Park Song
The Joy of Doing Whatever You Want
A park, in the most basic sense, is a piece of land kept open for people to use as they please. No agenda. No productivity metrics. A place where you show up with yourself and leave when you feel like it. This is not a complicated idea, but in the context of modern life, where nearly every waking moment is oriented toward some kind of goal or social performance, it becomes a quietly radical one. "Park Song" by Kero Kero Bonito takes that simple premise and refuses to complicate it. For just under three minutes, it sits on the swings, digs in the sandbox, and dares you to find something wrong with that.
A Band Born From Chance and Connection
Kero Kero Bonito formed in London in 2011 when producers Gus Lobban and Jamie Bulled, childhood friends from suburban Bromley in south London, posted an ad on MixB, an online community for Japanese expatriates in the UK[2]. They were looking for a bilingual vocalist whose cultural background could bridge the J-pop and video game music they loved with the indie scenes they inhabited. Sarah Midori Perry responded. She had no professional singing background; she had studied visual art and played alto saxophone in a brass band[3]. But she was also half-Japanese, had grown up in Otaru on the northern island of Hokkaido until age 13, and was genuinely bilingual in ways that mattered for what Lobban and Bulled had in mind.
"Park Song" appears on Intro Bonito, the band's debut mixtape, originally self-released on Bandcamp and SoundCloud on September 30, 2013[1]. The record was made on minimal equipment, most famously a Casio SA-46 mini-keyboard, and recorded during the band members' university years in London[1]. It is a bedroom record in the best sense: intimate, unpretentious, full of ideas that sound like they were written quickly and then left alone.

Freedom, Not Escapism
The central drama of "Park Song" is not really about a park. It is about permission. The narrator heads to the park and runs through the full catalog of playground possibilities without apology. The question of what the cool kids are doing, and the equally pointed answer that it does not matter, is embedded in the song's emotional logic. The park is where you go when you refuse to shape your afternoon around other people's approval[8].
This is a consistent thread across Intro Bonito. In interviews, Perry has spoken about how expectations placed on girls in particular often function as an invisible leash: the sense that certain behaviors or pleasures are beneath you, or that you owe others a performance of maturity[3]. The decision to spend your afternoon on a slide rather than somewhere more socially legible is, in this context, a small but genuine act of self-determination. The song's sunniness is not naive. It knows what it is declining.

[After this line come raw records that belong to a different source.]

**src/rtl/core_pkg.sv**
```systemverilog
// core_pkg: shared decode types, opcode constants and ALU-code helper for the RV32I core
package core_pkg;

    typedef enum logic [3:0] {
        ALU_ADD  = 4'b0000,
        ALU_SUB  = 4'b0001,
        ALU_XOR  = 4'b0100,
        ALU_SLL  = 4'b0101,
        ALU_SRL  = 4'b0110,
        ALU_SRA  = 4'b0111,
        ALU_SLT  = 4'b1000,
        ALU_SLTU = 4'b1001,
        ALU_OR   = 4'b1010,
        ALU_AND  = 4'b1011
    } alu_op_e;

    typedef enum logic [1:0] {
        A_RS1  = 2'b00,
        A_PC   = 2'b01,
        A_ZERO = 2'b10
    } a_sel_e;

    typedef enum logic [2:0] {
        IMM_I,
        IMM_S,
        IMM_B,
        IMM_U,
        IMM_J
    } imm_type_e;

    localparam logic [6:0] OPC_OP     = 7'b0110011;
    localparam logic [6:0] OPC_OP_IMM = 7'b0010011;
    localparam logic [6:0] OPC_LOAD   = 7'b0000011;
    localparam logic [6:0] OPC_STORE  = 7'b0100011;
    localparam logic [6:0] OPC_BRANCH = 7'b1100011;
    localparam logic [6:0] OPC_JAL    = 7'b1101111;
    localparam logic [6:0] OPC_JALR   = 7'b1100111;
    localparam logic [6:0] OPC_LUI    = 7'b0110111;
    localparam logic [6:0] OPC_AUIPC  = 7'b0010111;

    localparam logic [6:0] F7_ZERO = 7'b0000000;
    localparam logic [6:0] F7_ALT  = 7'b0100000;

    // Control portion of the ID/EX slot; immediate and PC are held separately
    // because their width follows X_LEN.
    typedef struct packed {
        alu_op_e    alu_op;
        a_sel_e     a_sel;
        logic       b_sel;
        logic [4:0] rs1;
        logic [4:0] rs2;
        logic [4:0] rd;
        logic       reg_we;
        logic       mem_re;
        logic       mem_we;
        logic       branch;
        logic       jump;
        logic [2:0] funct3;
        logic       illegal;
    } ctrl_t;

    // alt selects SUB over ADD and SRA over SRL; ignored for other funct3 values.
    function automatic alu_op_e alu_from_f3(input logic [2:0] f3, input logic alt);
        case (f3)
            3'b000:  return alt ? ALU_SUB : ALU_ADD;
            3'b001:  return ALU_SLL;
            3'b010:  return ALU_SLT;
            3'b011:  return ALU_SLTU;
            3'b100:  return ALU_XOR;
            3'b101:  return alt ? ALU_SRA : ALU_SRL;
            3'b110:  return ALU_OR;
            default: return ALU_AND;
        endcase
    endfunction

endpackage

```
**src/rtl/id_ex_decoder_imm_gen.sv**
```systemverilog
// imm_gen: combinational RV32I immediate extractor, sign-extended to X_LEN
//   instr_i    in  32     instruction word
//   imm_type_i in  3      immediate format (I, S, B, U, J)
//   imm_o      out X_LEN  sign-extended immediate
module imm_gen
    import core_pkg::*;
#(
    parameter int X_LEN = 32
) (
    input  logic [31:0]      instr_i,
    input  imm_type_e        imm_type_i,
    output logic [X_LEN-1:0] imm_o
);

    logic [31:0] imm32;
    logic        unused_opcode;

    assign unused_opcode = ^instr_i[6:0];

    always_comb begin
        imm32 = (imm_type_i == IMM_S) ? {{20{instr_i[31]}}, instr_i[31:25], instr_i[11:7]} :
                (imm_type_i == IMM_B) ? {{19{instr_i[31]}}, instr_i[31], instr_i[7], instr_i[30:25], instr_i[11:8], 1'b0} :
                (imm_type_i == IMM_U) ? {instr_i[31:12], 12'b0} :
                (imm_type_i == IMM_J) ? {{11{instr_i[31]}}, instr_i[31], instr_i[19:12], instr_i[20], instr_i[30:21], 1'b0} :
                                        {{20{instr_i[31]}}, instr_i[31:20]};
    end

    assign imm_o = X_LEN'($signed(imm32));

endmodule

```
**src/rtl/id_ex_decoder.sv**
```systemverilog
// id_ex_decoder: RV32I decode stage feeding a single registered ID/EX slot
//   clk_i, rst_ni                 clock, asynchronous active-low reset
//   in_valid_i/in_ready_o         IF handshake; instr_i, pc_i accepted together
//   flush_i                       squash held and incoming instruction
//   out_valid_o/out_ready_i       EX handshake on the slot
//   alu_op_o, a_sel_o, b_sel_o    ALU operation and operand selects
//   imm_o, rs1_o, rs2_o, rd_o     immediate and register indices
//   reg_we_o .. jump_o, funct3_o  control flags and funct3 for LSU/branch unit
//   pc_o, illegal_o               registered PC, unsupported-encoding flag
module id_ex_decoder
    import core_pkg::*;
#(
    parameter int X_LEN = 32
) (
    input  logic             clk_i,
    input  logic             rst_ni,
    input  logic             in_valid_i,
    output logic             in_ready_o,
    input  logic [31:0]      instr_i,
    input  logic [X_LEN-1:0] pc_i,
    input  logic             flush_i,
    output logic             out_valid_o,
    input  logic             out_ready_i,
    output logic [3:0]       alu_op_o,
    output logic [1:0]       a_sel_o,
    output logic             b_sel_o,
    output logic [X_LEN-1:0] imm_o,
    output logic [4:0]       rs1_o,
    output logic [4:0]       rs2_o,
    output logic [4:0]       rd_o,
    output logic             reg_we_o,
    output logic             mem_re_o,
    output logic             mem_we_o,
    output logic             branch_o,
    output logic             jump_o,
    output logic [2:0]       funct3_o,
    output logic [X_LEN-1:0] pc_o,
    output logic             illegal_o
);

    logic [2:0]       f3;
    logic [6:0]       f7;
    ctrl_t            dec;
    imm_type_e        imm_type;
    logic             legal;
    logic [X_LEN-1:0] dec_imm;
    logic             accept;
    logic             valid_d, valid_q;
    ctrl_t            ctrl_d, ctrl_q;
    logic [X_LEN-1:0] imm_d, imm_q;
    logic [X_LEN-1:0] pc_d, pc_q;

    assign f3 = instr_i[14:12];
    assign f7 = instr_i[31:25];

    always_comb begin
        dec        = '0;
        dec.alu_op = ALU_ADD;
        dec.a_sel  = A_RS1;
        dec.rs1    = instr_i[19:15];
        dec.rs2    = instr_i[24:20];
        dec.rd     = instr_i[11:7];
        dec.funct3 = f3;
        imm_type   = IMM_I;
        legal      = 1'b1;
        case (instr_i[6:0])
            OPC_OP: begin
                dec.alu_op = alu_from_f3(f3, f7[5]);
                dec.reg_we = 1'b1;
                legal      = (f7 == F7_ZERO) || (f7 == F7_ALT && (f3 == 3'b000 || f3 == 3'b101));
            end
            OPC_OP_IMM: begin
                // Only shift-right immediates carry an alternate form; ADDI has no SUBI.
                dec.alu_op = alu_from_f3(f3, f3 == 3'b101 && f7[5]);
                dec.b_sel  = 1'b1;
                dec.reg_we = 1'b1;
                legal      = (f3 == 3'b001) ? (f7 == F7_ZERO) :
                             (f3 == 3'b101) ? (f7 == F7_ZERO || f7 == F7_ALT) : 1'b1;
            end
            OPC_LOAD: begin
                dec.b_sel  = 1'b1;
                dec.mem_re = 1'b1;
                dec.reg_we = 1'b1;
            end
            OPC_STORE: begin
                dec.b_sel  = 1'b1;
                dec.mem_we = 1'b1;
                imm_type   = IMM_S;
            end
            OPC_BRANCH: begin
                dec.a_sel  = A_PC;
                dec.b_sel  = 1'b1;
                dec.branch = 1'b1;
                imm_type   = IMM_B;
            end
            OPC_JAL: begin
                dec.a_sel  = A_PC;
                dec.b_sel  = 1'b1;
                dec.jump   = 1'b1;
                dec.reg_we = 1'b1;
                imm_type   = IMM_J;
            end
            OPC_JALR: begin
                dec.b_sel  = 1'b1;
                dec.jump   = 1'b1;
                dec.reg_we = 1'b1;
                legal      = (f3 == 3'b000);
            end
            OPC_LUI: begin
                dec.a_sel  = A_ZERO;
                dec.b_sel  = 1'b1;
                dec.reg_we = 1'b1;
                imm_type   = IMM_U;
            end
            OPC_AUIPC: begin
                dec.a_sel  = A_PC;
                dec.b_sel  = 1'b1;
                dec.reg_we = 1'b1;
                imm_type   = IMM_U;
            end
            default: legal = 1'b0;
        endcase
        // Illegal instructions still flow to EX for trapping but must have no side effects.
        if (!legal) begin
            dec.alu_op = ALU_ADD;
            dec.reg_we = 1'b0;
            dec.mem_re = 1'b0;
            dec.mem_we = 1'b0;
            dec.branch = 1'b0;
            dec.jump   = 1'b0;
        end
        dec.illegal = !legal;
        if (dec.rd == 5'd0) dec.reg_we = 1'b0;
    end

    imm_gen #(.X_LEN(X_LEN)) u_imm_gen (
        .instr_i    (instr_i),
        .imm_type_i (imm_type),
        .imm_o      (dec_imm)
    );

    assign in_ready_o = !out_valid_o || out_ready_i;

    // Flush wins over both accept and hold; payload is left stale on flush.
    always_comb begin
        accept  = in_valid_i && in_ready_o && !flush_i;
        valid_d = flush_i ? 1'b0 : accept ? 1'b1 : out_ready_i ? 1'b0 : valid_q;
        ctrl_d  = accept ? dec : ctrl_q;
        imm_d   = accept ? dec_imm : imm_q;
        pc_d    = accept ? pc_i : pc_q;
    end

    always_ff @(posedge clk_i or negedge rst_ni) begin
        if (!rst_ni) begin
            valid_q <= 1'b0;
            ctrl_q  <= '0;
            imm_q   <= '0;
            pc_q    <= '0;
        end else begin
            valid_q <= valid_d;
            ctrl_q  <= ctrl_d;
            imm_q   <= imm_d;
            pc_q    <= pc_d;
        end
    end

    assign out_valid_o = valid_q;
    assign alu_op_o    = ctrl_q.alu_op;
    assign a_sel_o     = ctrl_q.a_sel;
    assign b_sel_o     = ctrl_q.b_sel;
    assign imm_o       = imm_q;
    assign rs1_o       = ctrl_q.rs1;
    assign rs2_o       = ctrl_q.rs2;
    assign rd_o        = ctrl_q.rd;
    assign reg_we_o    = ctrl_q.reg_we;
    assign mem_re_o    = ctrl_q.mem_re;
    assign mem_we_o    = ctrl_q.mem_we;
    assign branch_o    = ctrl_q.branch;
    assign jump_o      = ctrl_q.jump;
    assign funct3_o    = ctrl_q.funct3;
    assign pc_o        = pc_q;
    assign illegal_o   = ctrl_q.illegal;

endmodule

```
**config.mk**
```make
export PLATFORM = sky130hd
export DESIGN_NAME = id_ex_decoder
export DESIGN_NICKNAME = d
export VERILOG_FILES = /design/src/rtl/core_pkg.sv /design/src/rtl/id_ex_decoder_imm_gen.sv /design/src/rtl/id_ex_decoder.sv
export SDC_FILE = /design/constraint.sdc
export NUM_CORES = 1
export LEC_CHECK = 0
export BUFFER_PORTS_ARGS = -buffer_cell sky130_fd_sc_hd__buf_2
export CORE_AREA = 2 2 109 138
export CTS_CLUSTER_DIAMETER = 50
export DETAILED_ROUTE_END_ITERATION = 6
export DIE_AREA = 0 0 111 140
export PLACE_DENSITY = 0.49
export SLEW_MARGIN = 20
export SYNTH_ARGS = -nofsm -noshare
export SYNTH_HDL_FRONTEND = slang
export SYNTH_SLANG_ARGS = --single-unit
```
**constraint.sdc**
```tcl
create_clock -name clk_i -period 3.12 [get_ports clk_i]
set_clock_uncertainty 0.2 [all_clocks]
set_input_delay 0.312 -clock clk_i [delete_from_list [all_inputs] [get_ports clk_i]]
set_output_delay 0.312 -clock clk_i [all_outputs]
set_load 0.01 [all_outputs]
```
==> impl_metrics.py, run 1 <==
metrics = {
    "synth": {
        "syn_nets": 533,
        "ys_types": 42,
        "ys_seq_elements": 96,
        "synth-seq-area-share_pct": 57.3,
        "synthArstFlopShare_pct": 100,
        "synthCells": 464,
        "yosysWarnings": 0,
        "syn_area_um2": 4190,
        "syn_avg_cell_area_um2": 9.03,
        "synth_edf_count": 0,
        "synthFlopType": "dfrtp_1",
    },
    "timing": {
        "worst_pin_slew_ns": 0.932,
        "relSlewSlack_pct": 37.7,
        "hold_violations": 0,
        "rsz0062_at_grt": "false",
        "setup_viol": 0,
        "finalSetupTns_ns": 0,
        "drv_slew": 0,
        "fmax_mhz": 492,
        "fin_crit_sh_pct": 65.1,
        "fin_crit_ns": 2.03,
    },
    "cells_and_area": {
        "drive_gt1_share_pct": 30.4,
        "final_common_cell": "nand2_1",
        "area_delta_synth_final_pct": 42.0,
        "regArea_um2": 2400,
        "final_util_pct": 42.0,
        "final_nets": 726,
        "final_cell_mix": "nand2_1, buf_2, dfrtp_1",
        "antenna_cells": 0,
        "nFillCells": 1432,
        "multi_input_area_um2": 1640,
    },
    "grt": {
        "overflow": 0,
        "grt_pass1_vias": 3698,
        "grt_pass1_wl_mm": 20.2,
        "grt_usage_pct": 16.4,
        "antenna_found_initial": 0,
        "grt_max_degree": 126,
    },
    "worst_setup_path": {
        "slowest_delay_ns": 0.53,
        "crit_buf_inv": 4,
        "reg2reg_slack_ns": 1.21,
        "arrival_ns": 2.11,
        "worstSetupStartpointType": "primary input",
        "cpMaxStageDelayCell": "dlygate4sd3_1",
        "worstPathCellList": "dlygate4sd3_1 -> buf_2 -> nor3b_2 -> buf_4 -> buf_4 -> nand2_1 -> nand2_1",
        "cpLargestDelayFamily": "buffers and inverters",
        "critical_path_class": "primary input to flop",
        "crit_required_ns": 3.20,
        "end_kind": "flop",
        "worstPathMaxFanout": 45,
    },
    "pwr": {
        "ir_worst_vdd_v": 0.000333,
        "p_switching_mw": 0.919,
        "p_per_area_nw_per_um2": 570,
        "swShare_pct": 27.1,
        "seq_power_share_pct": 43.8,
        "p_clk_share_pct": 37.6,
        "combPwrFrac_pct": 18.6,
        "p_leak_nw": 3.06,
        "p_int_mw": 2.47,
        "p_total_mw": 3.39,
    },
    "floorplan": {
        "rows": 49,
        "die_width_um": 111,
        "ios": 166,
        "coreArea_um2": 14200,
        "start_util_pct": 29.6,
        "dieArea_um2": 15500,
        "fp.dieH_um": 140,
    },
    "clocking": {
        "h-tree-depth": 3,
        "numCtsBuffers": 9,
        "cts.sinks": 96,
        "clk_pin_slew_worst_paths_ns": 0.07,
        "post_cts_buffers": 0,
        "cts_tree": "yes",
        "clock_path_buffers": 2,
        "insertion_delay_ns": 0.34,
        "ctsRootBufferMaster": "clkbuf_16",
    },
    "run_status": {
        "outcome": "finished clean",
    },
    "routing": {
        "firstDrtPassIters": 4,
        "wl_mm": 12.8,
        "via_count": 3811,
        "first_iter_violations": 144,
        "ant_nets": 0,
        "drt-wirelength-per-cell_um": 15.2,
        "post-route-drc-count": 0,
        "vias_per_cell": 4.54,
    },
    "placed_design": {
        "dp.final_hpwl_mm": 8.73,
        "io_buffers": 165,
        "routabilityCongestion": 0.810,
    },
    "hold_path": {
        "hold_class": "primary input to flop",
    },
    "job": {
        "max_cap_violations": 0,
    },
}
[per-stage QoR]
step | setup slack [ns] | instances | hold slack, ns | cell area [um^2]
after floorplan | 0.948 | 464 | -0.184 | 4190
after CTS | 1.09 | 839 | 0.00569 | 5950
final | 1.09 | 839 | 0.0110 | 5950
after detailed placement | 0.719 | 783 | 0.240 | 5190
after global routing | 0.956 | 839 | 0.0276 | 5950
after global placement | 0.782 | 783 | 0.239 | 5190
[synth_stat cells (2+ instances only)]
master	count	share of area, %
nor2_1	12	1.1
o31ai_1	2	0.36
a21oi_1	18	2.1
clkbuf_1	23	2.1
nand4b_1	2	0.42
mux2i_1	8	1.9
nor2b_1	2	0.30
or2_2	2	0.30
buf_6	2	0.54
nand3b_1	3	0.54
nand2_1	206	18
buf_1	3	0.27
o41ai_2	2	0.78
dfrtp_1	96	57
a211oi_1	2	0.36
inv_1	4	0.36
nand3_1	5	0.60
a31oi_1	2	0.30
nor3_1	2	0.24
buf_2	4	0.48
o21ai_0	38	4.5
nor3b_1	6	1.1
[power by group through the flow]
stage               clock network [mW]  registers [mW]  logic [mW]
global placement                     0            1.50       0.594
global route                      1.36            1.51       0.703
finish                            1.27            1.49       0.630
CTS                               1.32            1.49       0.645
detailed placement                   0            1.51       0.605
floorplan                            0            1.59       0.200
[kinds of logic after synthesis]
family                    Yosys count  synth area share, %
buffers and inverters              36                 3.70
AOI/OAI and AO/OA                  73                 11.2
xor gates and xnor gates            1                0.209
DFF                                96                 57.3
and+or+nand+nor                   249                 25.4
muxes                               9                 2.18
[worst min-delay path: stages]
cell	delay (ns)
buf_2	0.11
nand2_1	0.05
nand2_1	0.05
[metal layers]
| metal | GRT usage [%] | up-vias | wire length (um) |
|---|---|---|---|
| met3 | 2.25 | 15 | 487 |
| met4 | 6.97 | 0 | 259 |
| met1 | 21.2 | 1799 | 5730 |
| met5 | 0 | - | 0 |
| met2 | 27.9 | 101 | 6300 |
| li1 | - | 1896 | - |
[sequential cells by signal, indices dropped and copies added (netlist names), 2 cells and up]
| register | count |
|---|---|
| rd_o | 5 |
| imm_o | 32 |
| rs2_o | 5 |
| rs1_o | 5 |
| funct3_o | 3 |
| a_sel_o | 2 |
| pc_o | 32 |
| alu_op_o | 4 |
[area by class of cell]
| type | count | area share (%) |
|---|---|---|
| tap | 178 | 3.74 |
| timing repair buffer | 214 | 22.3 |
| clock buffer | 10 | 4.02 |
| inverter | 4 | 0.252 |
| sequential | 96 | 40.4 |
| multi-input combinational | 332 | 27.6 |
| clock inverter | 5 | 1.77 |
[path summary, 6_finish.rpt]
path	startpoint	end	cells past startpoint
max in group asynchronous	rst_ni	pc_o[31]	3
worst max register to register	out_valid_o	imm_o[31]	6
worst min-delay path	instr_i[21]	rs2_o[1]	3
worst min register to register	rd_o[0]	rd_o[0]	2
min in group asynchronous	rst_ni	pc_o[1]	2
worst max-delay path	flush_i	imm_o[31]	7
[what timing repair did]
action	in CTS	in global routing
hold buffers	41	0
resized for setup	0	0
hold endpoints to repair	97	0
Power figures use the tool's default switching activity.
==> inputs of run 2 (changes only) <==
ABC_AREA = 1   (was not set)
CORE_AREA = 2 2 109 137   (was 2 2 109 138)
DIE_AREA = 0 0 111 139   (was 0 0 111 140)
clock period = 1.94 ns   (was 3.12 ns; I/O delays follow)
==> impl_metrics.py, run 2 <==
metrics = {
    "placed_design": {
        "dpl.cell_count": 830,
        "routabilityCongestion": 0.856,
        "io_buffers": 165,
        "dp.final_hpwl_mm": 8.91,
        "place_ws_ns": 0.234,
    },
    "timing": {
        "worst_pin_slew_ns": 0.479,
        "setup_viol": 0,
        "rsz0062_at_grt": "false",
        "relSlewSlack_pct": 68.0,
        "hold_violations": 0,
        "drv_slew": 0,
        "fmax_mhz": 576,
        "finalSetupTns_ns": 0,
        "fin_crit_sh_pct": 89.5,
        "fin_crit_ns": 1.74,
        "setup_ws_ns": 0.203,
    },
    "synth": {
        "synth.most_common_cell": "nand2_1",
        "yosysWarnings": 0,
        "synth_xor_area_share_pct": 0,
        "synthArstFlopShare_pct": 100,
        "yosys.area_share.adder_pct": 0,
        "synth-seq-area-share_pct": 57.6,
        "yosys-top-cells-count": "nand2_1, dfrtp_1, o21ai_0, inv_1, nor2_1",
        "ys_seq_elements": 96,
        "ys_types": 26,
        "synth_edf_count": 0,
        "syn_nets": 565,
        "syn_avg_cell_area_um2": 8.42,
        "synthFlopType": "dfrtp_1",
        "synthTopCellsByArea": "dfrtp_1, nand2_1, o21ai_0",
        "post-synth-top-area-cell": "dfrtp_1",
        "synthSimpleGateAreaFrac_pct": 29.0,
        "synthCells": 496,
        "yosys.area.top_type_share_pct": 57.6,
        "synth_mux_area_share_pct": 0,
        "syn_area_um2": 4170,
        "synth_compound_area_share_pct": 8.21,
        "synth_top_family_by_area": "simple AND/OR/NAND/NOR gates",
    },
    "floorplan": {
        "die_width_um": 111,
        "coreArea_um2": 14200,
        "dieArea_um2": 15400,
        "ios": 166,
        "start_util_pct": 29.5,
        "fp.dieH_um": 139,
        "rows": 49,
    },
    "run_status": {
        "outcome": "finished clean",
    },
    "cells_and_area": {
        "stdcell_count": 904,
        "drive_gt1_share_pct": 29.9,
        "final_common_cell": "nand2_1",
        "antenna_cells": 0,
        "final_nets": 790,
        "final_cell_mix": "nand2_1, buf_2, dfrtp_1",
        "area_delta_synth_final_pct": 46.6,
    },
    "worst_setup_path": {
        "end_kind": "flop",
        "r2r-end": "imm_o[27]",
        "startpoint": "instr_i[8]",
        "worstPathMaxFanout": 3,
        "arrival_ns": 1.77,
        "crit_required_ns": 1.98,
        "worstReg2RegStart": "out_valid_o",
        "ff2ff_path_depth": 7,
        "reg2reg_slack_ns": 0.23,
        "worstSetupStartpointType": "primary input",
        "critical_path_class": "primary input to flop",
    },
    "routing": {
        "ant_nets": 0,
        "firstDrtPassIters": 4,
        "wl_mm": 12.5,
        "drt-wirelength-per-cell_um": 13.8,
        "vias_per_cell": 4.44,
        "first_iter_violations": 155,
        "post-route-drc-count": 0,
        "via_count": 4010,
    },
    "clocking": {
        "clock_path_buffers": 2,
        "cts_resized": 0,
        "ctsRootBufferMaster": "clkbuf_16",
        "post_cts_buffers": 0,
        "insertion_delay_ns": 0.34,
        "cts.sinks": 96,
        "h-tree-depth": 3,
        "numCtsBuffers": 9,
        "cts_tree": "yes",
        "clk_pin_slew_worst_paths_ns": 0.07,
    },
    "hold_path": {
        "worstHoldStart": "instr_i[5]",
        "holdPathStages": 3,
        "hold_class": "primary input to flop",
        "hold_end": "a_sel_o[1]",
    },
    "grt": {
        "grt_pass1_wl_mm": 20.4,
        "overflow": 0,
        "grt_max_degree": 56,
        "grt_pass1_vias": 3990,
        "antenna_found_initial": 0,
        "grt_usage_pct": 16.5,
    },
    "pwr": {
        "p_total_mw": 5.26,
        "p_per_area_nw_per_um2": 860,
        "ir_worst_vdd_v": 0.000432,
        "p_leak_nw": 3.37,
    },
    "job": {
        "max_cap_violations": 0,
    },
}
[run 2: what timing repair did]
action / 4_1_cts / 5_1_grt
hold endpoints to repair: 166 / 0
hold buffers: 58 / 0
setup endpoints to repair: 0 / 0
[run 2: area by class of cell]
type	count	area (um^2)
clock buffer	10	229
inverter	31	120
multi-input combinational	350	1560
fill	1448	8040
timing repair buffer	233	1520
clock inverter	6	67.6
tap	178	223
sequential	96	2400
[run 2: through the flow]
step	hold slack, ns	utilization [%]	area [um^2]
global placement	-0.0965	37.0	5240
finish	0.0218	43.2	6120
CTS	0.0106	43.2	6120
detailed placement	-0.0878	37.0	5240
global route	0.0360	43.2	6120
floorplan	-0.302	-	4170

Perry grew up in Hokkaido, spending time in parks and open fields with friends, a childhood she describes in terms of sensory freedom: wandering through flower-covered fields, the particular texture of spring afternoons on the northern Japanese island[5]. "Park Song" captures that specific quality of time that stretches differently when you are a child outside, when nothing is scheduled and no one is watching the clock. The geography is specific. The feeling is universal.
The bilingual construction of the song, Japanese verses folded into English choruses, is not a stylistic flourish. For Perry, mixing languages was a way of resolving a genuine identity conflict. She relocated from Japan to the UK at 13 and spent years navigating the question of where she belonged[6]. Her response, both in "Park Song" and across Intro Bonito, is to insist on both simultaneously. The park belongs to everyone who shows up. So does the right to sing in two languages without choosing between them.
One of the song's most memorable images is its note about nighttime: the park is a daytime place, and after dark, something else entirely takes over. The line lands differently depending on how old you are when you hear it. For a child, it is obvious and comforting: of course you leave before the monsters come. For an adult, it reads as a reminder of what we surrender when we grow up and stop treating ourselves as the kind of people who go to parks in the afternoon. The dark is where adult anxieties live. The song's implicit advice is to avoid it as long as possible, not out of fear, but out of preference.
Sincerity Before It Was Safe
When Intro Bonito was released in 2013, the dominant tone in indie pop was ironic distance. Earnestness had spent a decade being treated as evidence of naivety, and the acceptable mode of caring about things was to hold them at arm's length. Kero Kero Bonito walked straight past this convention[4]. They cared about parks. They cared about pocket crocodiles. They cared about sleep and homework and small-town afternoons. And they expressed all of this without quotation marks.
Lobban and Bulled described their creative approach in terms that are almost stubbornly anti-conceptual: they did not begin with a defined idea for what a song should be about, but rather let it emerge from who they were[3]. The result, across Intro Bonito and "Park Song" in particular, is music that feels like a person rather than a position. Perry has characterized her philosophy as understanding that negativity exists under positivity, that life is genuinely difficult, but choosing not to let that be the loudest thing in the room[4]. Stereogum described this approach as "radical positivity pop," a framing the band accepted with characteristic ease.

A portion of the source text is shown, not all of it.